Background: Stigmatizing language is common in clinical notes and can adversely affect the quality of patient care. Natural language processing (NLP) is a promising technology for identifying such language across large volumes of clinical notes in electronic health records.
Objective: This study proposes an NLP-driven reduce stigmatizing language (ENGAGE) system to automatically identify and replace stigmatizing language.
Methods: Using a mixed methods study, we will extract electronic health record data for patients admitted to 2 large, diverse home health care (HHC) organizations between January 2019 and December 2021. We propose the following 4 aims: aim 1 is to refine the ontology of stigmatizing language in HHC by (1) interviewing a diverse sample of HHC nurses and patients to identify terms to avoid and (2) analyzing clinical notes from various regions in the United States to categorize stigmatizing language.
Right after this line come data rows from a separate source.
<file path="config.mk">
export PLATFORM = sky130hd
export DESIGN_NAME = param_up_down_counter
export DESIGN_NICKNAME = d
export VERILOG_FILES = /design/src/rtl/param_up_down_counter.sv
export SDC_FILE = /design/constraint.sdc
export NUM_CORES = 1
export LEC_CHECK = 0
export ABC_AREA = 1
export ABC_CLOCK_PERIOD_IN_PS = 3290
export CAP_MARGIN = 0
export CORE_AREA = 5 5 42 44
export CTS_BUF_LIST = sky130_fd_sc_hd__clkbuf_4 sky130_fd_sc_hd__clkbuf_8
export CTS_CLUSTER_SIZE = 16
export DETAILED_ROUTE_END_ITERATION = 8
export DIE_AREA = 0 0 47 49
export DONT_BUFFER_PORTS = 1
export SLEW_MARGIN = 20
export SYNTH_ARGS = -nofsm -noshare
export SYNTH_HDL_FRONTEND = slang
export SYNTH_SLANG_ARGS = --single-unit
export TNS_END_PERCENT = 5
</file>
<file path="constraint.sdc">
create_clock -name clock -period 3.29 [get_ports clock]
set_input_delay 0.4935 -clock clock [delete_from_list [all_inputs] [get_ports clock]]
set_output_delay 0.4935 -clock clock [all_outputs]
set_load 0.01 [all_outputs]
</file>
Aim 2 is to determine the best NLP approach for accurately identifying stigmatizing language by training algorithms and comparing their performance to human annotations. Aim 3 is to analyze the prevalence of stigmatizing language based on patients' race and ethnicity using adjusted statistical analyses of a sample of approximately half a million HHC patients (34% racial and ethnic minority groups). Aim 4 is to develop the NLP-driven ENGAGE system by (1) testing NLP methods (rule based; "delete, retrieve, and generate"; and transformers) for suggesting alternative wording and (2) designing and refining the user interface for clinical trial preparation.
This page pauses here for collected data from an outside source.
**config.mk**
```make
export PLATFORM = sky130hd
export DESIGN_NAME = lf_addsub_pipe
export DESIGN_NICKNAME = d
export VERILOG_FILES = /design/src/rtl/lf_pkg.sv /design/src/rtl/lf_prefix_level.sv /design/src/rtl/lf_addsub_pipe.sv
export SDC_FILE = /design/constraint.sdc
export NUM_CORES = 1
export LEC_CHECK = 0
export ABC_AREA = 1
export BUFFER_PORTS_ARGS = -buffer_cell sky130_fd_sc_hd__buf_4
export CAP_MARGIN = 20
export CORE_MARGIN = 2
export CORE_UTILIZATION = 60
export DETAILED_ROUTE_END_ITERATION = 6
export PLACE_DENSITY = 0.8
export SLEW_MARGIN = 20
export SYNTH_ARGS = -nofsm -noshare
export SYNTH_HDL_FRONTEND = slang
export SYNTH_HIERARCHICAL = 1
export SYNTH_SLANG_ARGS = --single-unit
export TNS_END_PERCENT = 1
```
**constraint.sdc**
```tcl
create_clock -name clk -period 20.9 [get_ports clk]
set_input_delay 2.09 -clock clk [delete_from_list [all_inputs] [get_ports clk]]
set_output_delay 2.09 -clock clk [all_outputs]
set_load 0.005 [all_outputs]
```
Results: We received funding from the National Institute on Minority Health and Health Disparities in September 2023. Recruitment began in May 2024, and as of March 2025, interviews have been completed for 9 enrolled participants. We anticipate completing all study aims by April 2027.
Conclusions: This study will leverage extensive data sources to examine stigmatizing language in HHC settings and contribute to the development of systems aimed at effectively reducing the use of such language among HHC nurses.
International registered report identifier (irrid): DERR1-10.2196/69753.